Bentley Systems extends non-linear simulation across infrastructure engineering with ADINA acquisition

Simulation of a pipe break in a nuclear reactor using ADINA technology.

Bentley Systems has acquired ADINA R&D, a Massachusetts-based developer of finite element analysis software applications used in a diverse range of engineering fields. The latter was founded in 1986 by Dr Klaus-Jürgen Bathe, a professor of mechanical engineering at the Massachusetts Institute of Technology who is recognised for his works in the field of finite element analysis and its applications.

Civil, structural and mechanical engineers have adopted ADINA software for its authoritative veracity, including in analysis of buildings, bridges, stadiums, pressure vessels, dams and tunnels. By virtue of the ADINA Systems’ integral robustness across disciplines, materials and simulation domains, engineers use it to perform safety and performance studies where reliability and resilience are of critical importance.

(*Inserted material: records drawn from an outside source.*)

## src/rtl/hazard_ctrl.sv

```systemverilog
// hazard_ctrl: decode-side hazard / flush controller.
// Tracks in-flight register writes in a 3-entry scoreboard (EX, MEM, WB) and
// compares them with the sources of the instruction in ID. It produces the
// PC / IF-ID stall controls, the IF-ID and ID-EX flushes, a sticky halt
// status and a saturating data-hazard stall counter.
// Optional build macro: HAZARD_CTRL_FORWARD_EN -- the EX stage forwards from
// EX/MEM and MEM/WB, so only a load-use on the EX entry stalls (1 bubble).
module hazard_ctrl #(
    parameter bit          WB_BYPASS = 1'b1,
    parameter int unsigned CNT_W     = 16
) (
    input  logic             clk,
    input  logic             rst,
    input  logic             id_valid,
    input  logic [2:0]       id_rs,
    input  logic             id_rs_vld,
    input  logic [2:0]       id_rt,
    input  logic             id_rt_vld,
    input  logic [2:0]       id_wr_reg,
    input  logic             id_reg_write,
    input  logic             id_mem_read,
    input  logic             ex_redirect,
    input  logic             ex_halt,
    output logic             stall_pc,
    output logic             stall_if_id,
    output logic             flush_if_id,
    output logic             flush_id_ex,
    output logic             halted,
    output logic [CNT_W-1:0] stall_cnt
);

    localparam int unsigned REG_W = 3;
    localparam logic [CNT_W-1:0] CNT_MAX = '1;

    // One in-flight producer: valid write, destination register, is a load
    typedef struct packed {
        logic             vld;
        logic [REG_W-1:0] rd;
        logic             ld;
    } sb_entry_t;

    typedef enum logic {
        ST_RUN  = 1'b0,
        ST_HALT = 1'b1
    } state_t;

    sb_entry_t sb_ex;
    sb_entry_t sb_mem;
    sb_entry_t sb_wb;
    sb_entry_t sb_ex_next;
    state_t    state;

    logic match_ex;
    logic match_mem;
    logic match_wb;
    logic hazard_c;
    logic stall_c;
    logic flush_if_c;
    logic flush_ex_c;
    logic cnt_inc_c;

    // True when the ID instruction really reads the entry's destination register
    function automatic logic sb_match(
        input sb_entry_t        e,
        input logic             valid,
        input logic [REG_W-1:0] rs,
        input logic             rs_vld,
        input logic [REG_W-1:0] rt,
        input logic             rt_vld
    );
        logic rs_hit;
        logic rt_hit;
        rs_hit = rs_vld && (rs == e.rd);
        rt_hit = rt_vld && (rt == e.rd);
        return valid && e.vld && (rs_hit || rt_hit);
    endfunction

    // Source/destination comparison against every scoreboard stage
    always_comb begin
        match_ex  = sb_match(sb_ex,  id_valid, id_rs, id_rs_vld, id_rt, id_rt_vld);
        match_mem = sb_match(sb_mem, id_valid, id_rs, id_rs_vld, id_rt, id_rt_vld);
        match_wb  = sb_match(sb_wb,  id_valid, id_rs, id_rs_vld, id_rt, id_rt_vld);
    end

`ifdef HAZARD_CTRL_FORWARD_EN
    // Forwarding covers ALU results; only a load still in EX must wait
    assign hazard_c = match_ex && sb_ex.ld;

    logic unused_bits;
    assign unused_bits = ^{sb_wb.ld, match_mem, match_wb, WB_BYPASS};
`else
    // Full interlock: wait until the producer has written the register file
    assign hazard_c = match_ex || match_mem || (!WB_BYPASS && match_wb);

    logic unused_bits;
    assign unused_bits = sb_wb.ld;
`endif

    // Pipeline action select: halted > ex_halt > ex_redirect > hazard
    always_comb begin
        stall_c    = 1'b0;
        flush_if_c = 1'b0;
        flush_ex_c = 1'b0;
        cnt_inc_c  = 1'b0;
        if (state == ST_HALT) begin
            stall_c    = 1'b1;
            flush_ex_c = 1'b1;
        end else if (ex_halt || ex_redirect) begin
            flush_if_c = 1'b1;
            flush_ex_c = 1'b1;
        end else if (hazard_c) begin
            stall_c    = 1'b1;
            flush_ex_c = 1'b1;
            cnt_inc_c  = 1'b1;
        end
    end

    // Controls are combinational and forced low while reset is held
    assign stall_pc    = rst & stall_c;
    assign stall_if_id = rst & stall_c;
    assign flush_if_id = rst & flush_if_c;
    assign flush_id_ex = rst & flush_ex_c;
    assign halted      = (state == ST_HALT);

    // Entry for the instruction leaving ID; a flushed slot becomes a bubble
    always_comb begin
        sb_ex_next     = '0;
        if (!flush_ex_c) begin
            sb_ex_next.vld = id_valid & id_reg_write;
            sb_ex_next.rd  = id_wr_reg;
            sb_ex_next.ld  = id_mem_read;
        end
    end

    // Scoreboard shifts every cycle alongside the pipeline
    always_ff @(posedge clk or negedge rst) begin
        if (!rst) begin
            sb_ex  <= '0;
            sb_mem <= '0;
            sb_wb  <= '0;
        end else begin
            sb_wb  <= sb_mem;
            sb_mem <= sb_ex;
            sb_ex  <= sb_ex_next;
        end
    end

    // Halt latch: entered on ex_halt, left only through reset
    always_ff @(posedge clk or negedge rst) begin
        if (!rst) begin
            state <= ST_RUN;
        end else begin
            case (state)
                ST_RUN:  if (ex_halt) state <= ST_HALT;
                ST_HALT: state <= ST_HALT;
                default: state <= ST_RUN;
            endcase
        end
    end

    // Saturating count of data-hazard stall cycles
    always_ff @(posedge clk or negedge rst) begin
        if (!rst) begin
            stall_cnt <= '0;
        end else if (cnt_inc_c && (stall_cnt != CNT_MAX)) begin
            stall_cnt <= stall_cnt + CNT_W'(1);
        end
    end

endmodule

```
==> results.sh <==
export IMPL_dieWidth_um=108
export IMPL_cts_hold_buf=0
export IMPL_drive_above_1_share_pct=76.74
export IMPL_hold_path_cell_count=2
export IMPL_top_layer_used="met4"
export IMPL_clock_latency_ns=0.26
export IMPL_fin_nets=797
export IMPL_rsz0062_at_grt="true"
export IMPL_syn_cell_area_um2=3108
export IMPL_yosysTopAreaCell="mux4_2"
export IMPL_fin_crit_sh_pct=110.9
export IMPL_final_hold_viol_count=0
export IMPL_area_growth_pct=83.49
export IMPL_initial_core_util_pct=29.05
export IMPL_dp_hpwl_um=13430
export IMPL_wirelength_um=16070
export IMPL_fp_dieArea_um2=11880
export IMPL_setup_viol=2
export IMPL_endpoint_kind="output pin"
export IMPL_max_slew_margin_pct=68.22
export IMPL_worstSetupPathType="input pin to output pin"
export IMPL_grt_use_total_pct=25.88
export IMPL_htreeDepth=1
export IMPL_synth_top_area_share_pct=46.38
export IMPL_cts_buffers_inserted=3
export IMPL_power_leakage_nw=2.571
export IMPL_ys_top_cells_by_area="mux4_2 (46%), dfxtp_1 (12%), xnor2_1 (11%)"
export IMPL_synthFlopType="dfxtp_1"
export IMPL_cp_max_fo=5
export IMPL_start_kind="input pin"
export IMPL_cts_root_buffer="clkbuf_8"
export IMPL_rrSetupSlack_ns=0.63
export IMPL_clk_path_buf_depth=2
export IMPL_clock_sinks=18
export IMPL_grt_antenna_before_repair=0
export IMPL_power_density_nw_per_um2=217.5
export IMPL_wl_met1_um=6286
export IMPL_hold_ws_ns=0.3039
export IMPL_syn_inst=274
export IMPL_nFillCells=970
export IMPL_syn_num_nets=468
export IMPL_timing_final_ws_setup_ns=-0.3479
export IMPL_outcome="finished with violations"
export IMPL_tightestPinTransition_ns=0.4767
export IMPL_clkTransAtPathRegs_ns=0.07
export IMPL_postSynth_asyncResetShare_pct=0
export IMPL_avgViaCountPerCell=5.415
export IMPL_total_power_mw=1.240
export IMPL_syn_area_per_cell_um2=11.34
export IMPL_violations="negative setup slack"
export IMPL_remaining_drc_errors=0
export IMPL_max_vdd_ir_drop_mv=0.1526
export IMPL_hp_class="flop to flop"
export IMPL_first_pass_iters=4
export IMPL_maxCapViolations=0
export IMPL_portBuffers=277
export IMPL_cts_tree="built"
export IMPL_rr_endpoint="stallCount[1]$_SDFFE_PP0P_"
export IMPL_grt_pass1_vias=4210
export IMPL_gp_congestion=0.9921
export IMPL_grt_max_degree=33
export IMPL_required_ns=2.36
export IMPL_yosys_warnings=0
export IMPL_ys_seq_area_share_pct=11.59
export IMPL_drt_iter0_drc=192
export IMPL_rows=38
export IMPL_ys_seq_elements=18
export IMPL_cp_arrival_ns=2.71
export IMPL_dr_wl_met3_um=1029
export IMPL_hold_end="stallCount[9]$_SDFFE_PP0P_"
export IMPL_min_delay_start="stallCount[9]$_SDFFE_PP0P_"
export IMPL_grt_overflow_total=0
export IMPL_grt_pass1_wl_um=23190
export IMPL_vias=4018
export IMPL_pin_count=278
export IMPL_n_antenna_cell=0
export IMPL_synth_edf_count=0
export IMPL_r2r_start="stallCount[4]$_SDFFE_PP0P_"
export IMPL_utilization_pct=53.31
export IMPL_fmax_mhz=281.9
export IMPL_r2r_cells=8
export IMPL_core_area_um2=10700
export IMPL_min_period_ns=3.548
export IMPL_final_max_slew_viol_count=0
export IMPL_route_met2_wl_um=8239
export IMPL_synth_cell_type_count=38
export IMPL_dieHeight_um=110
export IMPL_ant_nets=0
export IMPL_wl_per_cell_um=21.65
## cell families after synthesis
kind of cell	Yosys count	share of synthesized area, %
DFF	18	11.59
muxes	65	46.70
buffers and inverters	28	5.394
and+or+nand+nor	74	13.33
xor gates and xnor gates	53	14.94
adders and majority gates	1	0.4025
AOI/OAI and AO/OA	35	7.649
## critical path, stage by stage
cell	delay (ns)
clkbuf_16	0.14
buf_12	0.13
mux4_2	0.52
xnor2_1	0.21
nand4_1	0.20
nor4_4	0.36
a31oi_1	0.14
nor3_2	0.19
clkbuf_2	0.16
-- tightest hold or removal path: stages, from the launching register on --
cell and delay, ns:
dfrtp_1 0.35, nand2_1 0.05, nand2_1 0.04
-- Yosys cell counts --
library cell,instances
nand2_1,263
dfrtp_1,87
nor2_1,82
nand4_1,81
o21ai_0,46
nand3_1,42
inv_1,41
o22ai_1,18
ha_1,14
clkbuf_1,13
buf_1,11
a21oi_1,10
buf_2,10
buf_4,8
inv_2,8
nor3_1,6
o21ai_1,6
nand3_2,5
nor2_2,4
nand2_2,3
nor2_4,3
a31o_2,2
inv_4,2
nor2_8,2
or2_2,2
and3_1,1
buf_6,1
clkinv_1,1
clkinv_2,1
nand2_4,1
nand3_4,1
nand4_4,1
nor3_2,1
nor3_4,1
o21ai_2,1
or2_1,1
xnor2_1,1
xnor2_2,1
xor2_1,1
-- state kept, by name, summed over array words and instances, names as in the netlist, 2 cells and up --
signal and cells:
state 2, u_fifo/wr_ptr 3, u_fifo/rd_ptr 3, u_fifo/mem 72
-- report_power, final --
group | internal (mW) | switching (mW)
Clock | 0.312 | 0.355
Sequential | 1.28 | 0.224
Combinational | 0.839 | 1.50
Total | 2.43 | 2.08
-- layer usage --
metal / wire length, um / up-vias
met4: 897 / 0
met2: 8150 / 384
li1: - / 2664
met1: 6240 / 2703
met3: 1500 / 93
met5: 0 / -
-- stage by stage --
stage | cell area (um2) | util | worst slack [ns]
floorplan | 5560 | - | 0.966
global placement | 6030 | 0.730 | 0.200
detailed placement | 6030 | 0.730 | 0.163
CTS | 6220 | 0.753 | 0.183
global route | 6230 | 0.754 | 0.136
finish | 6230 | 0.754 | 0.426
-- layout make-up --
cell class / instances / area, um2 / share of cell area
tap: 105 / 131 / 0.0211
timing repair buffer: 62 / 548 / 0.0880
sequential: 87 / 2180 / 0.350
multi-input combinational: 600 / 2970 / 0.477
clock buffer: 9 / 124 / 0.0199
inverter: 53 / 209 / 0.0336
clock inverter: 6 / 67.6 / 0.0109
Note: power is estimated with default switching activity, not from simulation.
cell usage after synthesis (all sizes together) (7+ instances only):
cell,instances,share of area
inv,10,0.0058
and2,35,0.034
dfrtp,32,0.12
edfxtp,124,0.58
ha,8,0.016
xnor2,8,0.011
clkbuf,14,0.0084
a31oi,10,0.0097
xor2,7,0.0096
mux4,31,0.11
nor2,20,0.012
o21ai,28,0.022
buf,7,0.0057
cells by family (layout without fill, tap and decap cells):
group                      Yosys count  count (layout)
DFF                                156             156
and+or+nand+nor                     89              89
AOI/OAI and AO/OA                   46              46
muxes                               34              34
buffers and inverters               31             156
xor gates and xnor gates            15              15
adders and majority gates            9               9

With infrastructure digital twins, users can simulate the behaviour of structures to create confidence in designs. Of particular importance for infrastructure resilience, ADINA will also be applied within digital twins of existing infrastructure assets, now made practical by the Bentley iTwin platform, to simulate their responses and vulnerabilities to stresses so extreme that non-linear effects much be considered—caused, for instance, by seismic, wind, flood, pressure, thermal, collision or blast forces.

The ADINA Systems’ non-linear simulation capabilities will, in turn, become directly accessible, through technical and commercial integration, to users of Bentley Systems’ modelling and simulation software portfolio for infrastructure engineering. As the ADINA Systems’ non-linear extensions are introduced to complement these existing physical simulations applications, the scope of mainstream simulation underlying the engineering of infrastructure resilience will be valuably enhanced. ADINA’s advantages also include advanced dynamics, 3D solid FEM, buckling, substructing and advanced meshing for critical joints and sections.